Another Child Left Behind

December 03, 2007

by Claris Olson, HSC Environmental Health Specialist

Last week, I had a conversation with Francine, a nurse who was caring for one of my family members.  Francine is a hard working mother of two children at a public school on Chicago’s south side.  As usually happens with moms, our conversation quickly turned to our children and school.

Her 13-year old daughter, she told me, is a great student and loves school so much that she gets up to arrive early to school every day.  Her son, on the other hand, is more like my own twelve-year-old: his favorite subject through elementary school was recess and now that he is in middle school, it’s P.E..  (And yes, I am grateful that both of our sons still have these programs at their schools.)   
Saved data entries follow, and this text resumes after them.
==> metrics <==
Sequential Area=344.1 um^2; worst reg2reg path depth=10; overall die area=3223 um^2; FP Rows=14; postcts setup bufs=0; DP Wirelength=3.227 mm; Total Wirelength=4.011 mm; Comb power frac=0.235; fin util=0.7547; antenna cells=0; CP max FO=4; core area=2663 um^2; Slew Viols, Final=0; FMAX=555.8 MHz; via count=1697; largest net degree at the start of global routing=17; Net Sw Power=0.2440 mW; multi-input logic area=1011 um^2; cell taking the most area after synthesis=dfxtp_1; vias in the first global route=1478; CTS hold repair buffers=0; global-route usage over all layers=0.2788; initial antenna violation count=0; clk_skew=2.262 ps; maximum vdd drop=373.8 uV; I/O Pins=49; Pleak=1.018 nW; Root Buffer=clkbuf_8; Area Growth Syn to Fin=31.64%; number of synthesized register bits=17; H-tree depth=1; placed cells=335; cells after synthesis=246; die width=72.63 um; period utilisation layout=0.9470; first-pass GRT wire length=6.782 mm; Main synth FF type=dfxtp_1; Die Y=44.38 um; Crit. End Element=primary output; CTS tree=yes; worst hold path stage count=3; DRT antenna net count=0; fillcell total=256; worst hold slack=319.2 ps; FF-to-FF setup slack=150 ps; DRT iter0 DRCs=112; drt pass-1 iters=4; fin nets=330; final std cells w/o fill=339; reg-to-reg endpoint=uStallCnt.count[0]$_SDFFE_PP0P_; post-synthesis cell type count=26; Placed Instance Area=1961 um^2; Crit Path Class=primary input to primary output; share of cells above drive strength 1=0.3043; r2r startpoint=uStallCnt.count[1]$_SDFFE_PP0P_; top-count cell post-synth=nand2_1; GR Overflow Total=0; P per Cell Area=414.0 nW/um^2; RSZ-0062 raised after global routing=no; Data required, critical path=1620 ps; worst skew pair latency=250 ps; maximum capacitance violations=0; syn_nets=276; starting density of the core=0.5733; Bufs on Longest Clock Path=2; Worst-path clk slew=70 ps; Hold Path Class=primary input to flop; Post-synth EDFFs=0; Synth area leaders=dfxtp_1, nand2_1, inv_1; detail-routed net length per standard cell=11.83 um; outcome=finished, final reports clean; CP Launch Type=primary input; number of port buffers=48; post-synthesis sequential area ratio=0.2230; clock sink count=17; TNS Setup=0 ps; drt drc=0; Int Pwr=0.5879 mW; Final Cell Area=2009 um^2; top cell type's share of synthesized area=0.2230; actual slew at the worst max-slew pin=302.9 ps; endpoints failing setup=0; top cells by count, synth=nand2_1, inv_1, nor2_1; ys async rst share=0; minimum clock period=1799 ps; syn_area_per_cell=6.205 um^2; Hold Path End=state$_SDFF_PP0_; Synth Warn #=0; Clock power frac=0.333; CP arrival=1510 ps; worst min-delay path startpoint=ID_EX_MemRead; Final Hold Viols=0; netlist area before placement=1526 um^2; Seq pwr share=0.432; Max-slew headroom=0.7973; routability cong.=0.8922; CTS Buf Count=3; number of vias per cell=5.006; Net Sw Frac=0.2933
--- src/rtl/apple_placer_if.sv ---
// Request/result bundle between the game-control FSM (master) and the apple placer (slave).
interface apple_placer_if #(
  parameter int ROWS = 16,
  parameter int COLS = 16
);
  localparam int XW = $clog2(ROWS);
  localparam int YW = $clog2(COLS);

  logic                      req;
  logic                      fix_en;
  logic [XW-1:0]             fix_x;
  logic [YW-1:0]             fix_y;
  logic [ROWS-1:0][COLS-1:0] RedPixels;
  logic [ROWS-1:0][COLS-1:0] GrnPixels;
  logic                      busy;
  logic                      valid;
  logic                      full;
  logic [XW-1:0]             x;
  logic [YW-1:0]             y;

  modport master (
    output req, fix_en, fix_x, fix_y, RedPixels, GrnPixels,
    input  busy, valid, full, x, y
  );

  modport slave (
    input  req, fix_en, fix_x, fix_y, RedPixels, GrnPixels,
    output busy, valid, full, x, y
  );
endinterface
Francine told me that her daughter, besides doing well academically, loved playing volleyball and cheerleading. Now, her daughter doesn’t have the chance to do either of these things.

Because the test scores at her school were below a limit set by No Child Left Behind (NCLB) legislation, her daughter’s beloved volleyball, cheerleading, and other programs that were not core academic subjects had to be cut.

My heart ached for Francine, her children, and all the children at schools that are being forced to eliminate the programs that light the fire in our children’s hearts.

We know the research showing that physical activity supports academic achievement, and that healthy students are better learners. But I also know, with or without research to prove it, that P.E. is one of the main reasons my son likes going to school.

How can we expect children to learn and have a good attitude about school when we deprive them of the activities that bring them joy? Instead, children like those at Francine’s daughter’s school spend hours on critical subjects without a break for physical activity or the sports they love, which have been cut because the school has failed to meet a standard that to the children must seem arbitrary.

All children deserve the chance to be physically active, even if they happen to attend schools that – for a variety of reasons that almost always include limited resources – do not meet NCLB standards.

We know well the role that sports and exercise play in children’s health and well being — for a few children, it provides their motivation for getting up in the morning.  Let’s not take that away.